Repeat the whole of the data, keeping every detail the same.

-------

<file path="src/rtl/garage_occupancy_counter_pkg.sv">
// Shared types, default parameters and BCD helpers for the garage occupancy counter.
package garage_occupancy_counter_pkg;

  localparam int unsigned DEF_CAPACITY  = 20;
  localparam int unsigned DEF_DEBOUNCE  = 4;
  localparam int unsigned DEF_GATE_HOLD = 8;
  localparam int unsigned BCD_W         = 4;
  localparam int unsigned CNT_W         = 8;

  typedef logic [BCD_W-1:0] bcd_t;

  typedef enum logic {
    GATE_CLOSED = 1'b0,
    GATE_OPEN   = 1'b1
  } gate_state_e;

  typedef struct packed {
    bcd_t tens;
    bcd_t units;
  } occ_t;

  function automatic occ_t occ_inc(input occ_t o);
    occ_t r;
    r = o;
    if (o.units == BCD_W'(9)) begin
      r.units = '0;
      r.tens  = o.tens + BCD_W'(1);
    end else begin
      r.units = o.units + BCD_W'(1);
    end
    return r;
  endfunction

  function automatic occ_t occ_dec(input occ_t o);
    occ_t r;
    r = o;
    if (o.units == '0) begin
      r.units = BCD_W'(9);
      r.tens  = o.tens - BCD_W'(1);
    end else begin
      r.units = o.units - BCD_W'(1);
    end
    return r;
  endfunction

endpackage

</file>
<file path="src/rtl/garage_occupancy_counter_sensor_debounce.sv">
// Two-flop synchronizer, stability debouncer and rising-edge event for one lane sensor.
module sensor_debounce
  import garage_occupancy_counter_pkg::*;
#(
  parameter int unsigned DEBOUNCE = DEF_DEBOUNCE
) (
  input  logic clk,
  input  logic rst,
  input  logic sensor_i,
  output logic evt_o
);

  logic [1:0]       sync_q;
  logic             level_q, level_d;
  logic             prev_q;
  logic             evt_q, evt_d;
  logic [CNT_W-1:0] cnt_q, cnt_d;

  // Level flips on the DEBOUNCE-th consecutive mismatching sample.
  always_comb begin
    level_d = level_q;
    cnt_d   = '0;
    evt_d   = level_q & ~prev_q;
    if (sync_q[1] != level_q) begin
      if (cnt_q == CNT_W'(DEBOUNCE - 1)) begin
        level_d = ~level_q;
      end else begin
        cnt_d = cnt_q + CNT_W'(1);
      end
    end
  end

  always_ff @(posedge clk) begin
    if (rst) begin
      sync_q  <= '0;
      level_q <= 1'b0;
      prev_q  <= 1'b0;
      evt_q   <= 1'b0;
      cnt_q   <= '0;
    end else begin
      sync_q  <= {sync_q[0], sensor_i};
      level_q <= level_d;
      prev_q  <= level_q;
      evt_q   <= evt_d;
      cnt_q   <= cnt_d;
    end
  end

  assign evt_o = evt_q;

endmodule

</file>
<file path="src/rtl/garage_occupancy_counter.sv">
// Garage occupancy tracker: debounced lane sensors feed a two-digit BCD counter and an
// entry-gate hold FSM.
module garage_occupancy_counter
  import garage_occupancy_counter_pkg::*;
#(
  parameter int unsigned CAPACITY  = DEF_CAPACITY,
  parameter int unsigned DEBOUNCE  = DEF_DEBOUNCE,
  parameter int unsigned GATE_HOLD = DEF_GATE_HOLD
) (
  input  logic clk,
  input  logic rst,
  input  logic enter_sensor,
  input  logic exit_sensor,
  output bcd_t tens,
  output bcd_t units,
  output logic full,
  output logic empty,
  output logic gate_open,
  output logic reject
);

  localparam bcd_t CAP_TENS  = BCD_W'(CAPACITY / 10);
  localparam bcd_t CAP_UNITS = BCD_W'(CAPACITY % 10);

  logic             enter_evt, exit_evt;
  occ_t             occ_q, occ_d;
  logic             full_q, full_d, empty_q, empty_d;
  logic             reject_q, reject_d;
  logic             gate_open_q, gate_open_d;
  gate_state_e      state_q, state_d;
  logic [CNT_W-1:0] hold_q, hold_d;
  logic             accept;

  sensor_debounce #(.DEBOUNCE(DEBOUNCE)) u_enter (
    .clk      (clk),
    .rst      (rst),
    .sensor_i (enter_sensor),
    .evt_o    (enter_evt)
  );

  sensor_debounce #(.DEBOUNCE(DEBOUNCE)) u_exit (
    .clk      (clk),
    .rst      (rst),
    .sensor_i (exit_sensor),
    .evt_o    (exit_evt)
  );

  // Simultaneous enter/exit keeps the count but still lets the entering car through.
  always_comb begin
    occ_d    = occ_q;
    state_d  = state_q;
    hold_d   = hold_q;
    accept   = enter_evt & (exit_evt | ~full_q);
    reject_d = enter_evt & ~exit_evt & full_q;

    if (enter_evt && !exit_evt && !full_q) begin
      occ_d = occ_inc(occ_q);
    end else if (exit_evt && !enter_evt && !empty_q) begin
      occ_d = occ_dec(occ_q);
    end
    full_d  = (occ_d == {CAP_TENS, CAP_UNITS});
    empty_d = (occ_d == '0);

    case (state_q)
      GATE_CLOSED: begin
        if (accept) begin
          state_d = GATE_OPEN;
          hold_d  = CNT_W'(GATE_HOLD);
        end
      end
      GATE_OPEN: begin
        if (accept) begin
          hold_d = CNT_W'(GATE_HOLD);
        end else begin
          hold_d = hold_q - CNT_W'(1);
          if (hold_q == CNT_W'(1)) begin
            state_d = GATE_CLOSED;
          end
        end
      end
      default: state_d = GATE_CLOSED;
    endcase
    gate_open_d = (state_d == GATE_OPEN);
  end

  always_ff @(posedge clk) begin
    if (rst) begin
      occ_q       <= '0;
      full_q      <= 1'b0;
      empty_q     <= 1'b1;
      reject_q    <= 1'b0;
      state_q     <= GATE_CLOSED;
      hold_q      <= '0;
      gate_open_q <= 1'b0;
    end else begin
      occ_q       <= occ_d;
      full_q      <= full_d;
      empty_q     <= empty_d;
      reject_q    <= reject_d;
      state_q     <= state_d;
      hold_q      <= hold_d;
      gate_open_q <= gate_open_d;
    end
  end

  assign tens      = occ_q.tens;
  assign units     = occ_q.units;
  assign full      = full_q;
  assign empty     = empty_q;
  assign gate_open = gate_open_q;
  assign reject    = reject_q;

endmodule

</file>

-------

TASK RESPONSE:
<file path="src/rtl/garage_occupancy_counter_pkg.sv">
// Shared types, default parameters and BCD helpers for the garage occupancy counter.
package garage_occupancy_counter_pkg;

  localparam int unsigned DEF_CAPACITY  = 20;
  localparam int unsigned DEF_DEBOUNCE  = 4;
  localparam int unsigned DEF_GATE_HOLD = 8;
  localparam int unsigned BCD_W         = 4;
  localparam int unsigned CNT_W         = 8;

  typedef logic [BCD_W-1:0] bcd_t;

  typedef enum logic {
    GATE_CLOSED = 1'b0,
    GATE_OPEN   = 1'b1
  } gate_state_e;

  typedef struct packed {
    bcd_t tens;
    bcd_t units;
  } occ_t;

  function automatic occ_t occ_inc(input occ_t o);
    occ_t r;
    r = o;
    if (o.units == BCD_W'(9)) begin
      r.units = '0;
      r.tens  = o.tens + BCD_W'(1);
    end else begin
      r.units = o.units + BCD_W'(1);
    end
    return r;
  endfunction

  function automatic occ_t occ_dec(input occ_t o);
    occ_t r;
    r = o;
    if (o.units == '0) begin
      r.units = BCD_W'(9);
      r.tens  = o.tens - BCD_W'(1);
    end else begin
      r.units = o.units - BCD_W'(1);
    end
    return r;
  endfunction

endpackage

</file>
<file path="src/rtl/garage_occupancy_counter_sensor_debounce.sv">
// Two-flop synchronizer, stability debouncer and rising-edge event for one lane sensor.
module sensor_debounce
  import garage_occupancy_counter_pkg::*;
#(
  parameter int unsigned DEBOUNCE = DEF_DEBOUNCE
) (
  input  logic clk,
  input  logic rst,
  input  logic sensor_i,
  output logic evt_o
);

  logic [1:0]       sync_q;
  logic             level_q, level_d;
  logic             prev_q;
  logic             evt_q, evt_d;
  logic [CNT_W-1:0] cnt_q, cnt_d;

  // Level flips on the DEBOUNCE-th consecutive mismatching sample.
  always_comb begin
    level_d = level_q;
    cnt_d   = '0;
    evt_d   = level_q & ~prev_q;
    if (sync_q[1] != level_q) begin
      if (cnt_q == CNT_W'(DEBOUNCE - 1)) begin
        level_d = ~level_q;
      end else begin
        cnt_d = cnt_q + CNT_W'(1);
      end
    end
  end

  always_ff @(posedge clk) begin
    if (rst) begin
      sync_q  <= '0;
      level_q <= 1'b0;
      prev_q  <= 1'b0;
      evt_q   <= 1'b0;
      cnt_q   <= '0;
    end else begin
      sync_q  <= {sync_q[0], sensor_i};
      level_q <= level_d;
      prev_q  <= level_q;
      evt_q   <= evt_d;
      cnt_q   <= cnt_d;
    end
  end

  assign evt_o = evt_q;

endmodule

</file>
<file path="src/rtl/garage_occupancy_counter.sv">
// Garage occupancy tracker: debounced lane sensors feed a two-digit BCD counter and an
// entry-gate hold FSM.
module garage_occupancy_counter
  import garage_occupancy_counter_pkg::*;
#(
  parameter int unsigned CAPACITY  = DEF_CAPACITY,
  parameter int unsigned DEBOUNCE  = DEF_DEBOUNCE,
  parameter int unsigned GATE_HOLD = DEF_GATE_HOLD
) (
  input  logic clk,
  input  logic rst,
  input  logic enter_sensor,
  input  logic exit_sensor,
  output bcd_t tens,
  output bcd_t units,
  output logic full,
  output logic empty,
  output logic gate_open,
  output logic reject
);

  localparam bcd_t CAP_TENS  = BCD_W'(CAPACITY / 10);
  localparam bcd_t CAP_UNITS = BCD_W'(CAPACITY % 10);

  logic             enter_evt, exit_evt;
  occ_t             occ_q, occ_d;
  logic             full_q, full_d, empty_q, empty_d;
  logic             reject_q, reject_d;
  logic             gate_open_q, gate_open_d;
  gate_state_e      state_q, state_d;
  logic [CNT_W-1:0] hold_q, hold_d;
  logic             accept;

  sensor_debounce #(.DEBOUNCE(DEBOUNCE)) u_enter (
    .clk      (clk),
    .rst      (rst),
    .sensor_i (enter_sensor),
    .evt_o    (enter_evt)
  );

  sensor_debounce #(.DEBOUNCE(DEBOUNCE)) u_exit (
    .clk      (clk),
    .rst      (rst),
    .sensor_i (exit_sensor),
    .evt_o    (exit_evt)
  );

  // Simultaneous enter/exit keeps the count but still lets the entering car through.
  always_comb begin
    occ_d    = occ_q;
    state_d  = state_q;
    hold_d   = hold_q;
    accept   = enter_evt & (exit_evt | ~full_q);
    reject_d = enter_evt & ~exit_evt & full_q;

    if (enter_evt && !exit_evt && !full_q) begin
      occ_d = occ_inc(occ_q);
    end else if (exit_evt && !enter_evt && !empty_q) begin
      occ_d = occ_dec(occ_q);
    end
    full_d  = (occ_d == {CAP_TENS, CAP_UNITS});
    empty_d = (occ_d == '0);

    case (state_q)
      GATE_CLOSED: begin
        if (accept) begin
          state_d = GATE_OPEN;
          hold_d  = CNT_W'(GATE_HOLD);
        end
      end
      GATE_OPEN: begin
        if (accept) begin
          hold_d = CNT_W'(GATE_HOLD);
        end else begin
          hold_d = hold_q - CNT_W'(1);
          if (hold_q == CNT_W'(1)) begin
            state_d = GATE_CLOSED;
          end
        end
      end
      default: state_d = GATE_CLOSED;
    endcase
    gate_open_d = (state_d == GATE_OPEN);
  end

  always_ff @(posedge clk) begin
    if (rst) begin
      occ_q       <= '0;
      full_q      <= 1'b0;
      empty_q     <= 1'b1;
      reject_q    <= 1'b0;
      state_q     <= GATE_CLOSED;
      hold_q      <= '0;
      gate_open_q <= 1'b0;
    end else begin
      occ_q       <= occ_d;
      full_q      <= full_d;
      empty_q     <= empty_d;
      reject_q    <= reject_d;
      state_q     <= state_d;
      hold_q      <= hold_d;
      gate_open_q <= gate_open_d;
    end
  end

  assign tens      = occ_q.tens;
  assign units     = occ_q.units;
  assign full      = full_q;
  assign empty     = empty_q;
  assign gate_open = gate_open_q;
  assign reject    = reject_q;

endmodule

</file>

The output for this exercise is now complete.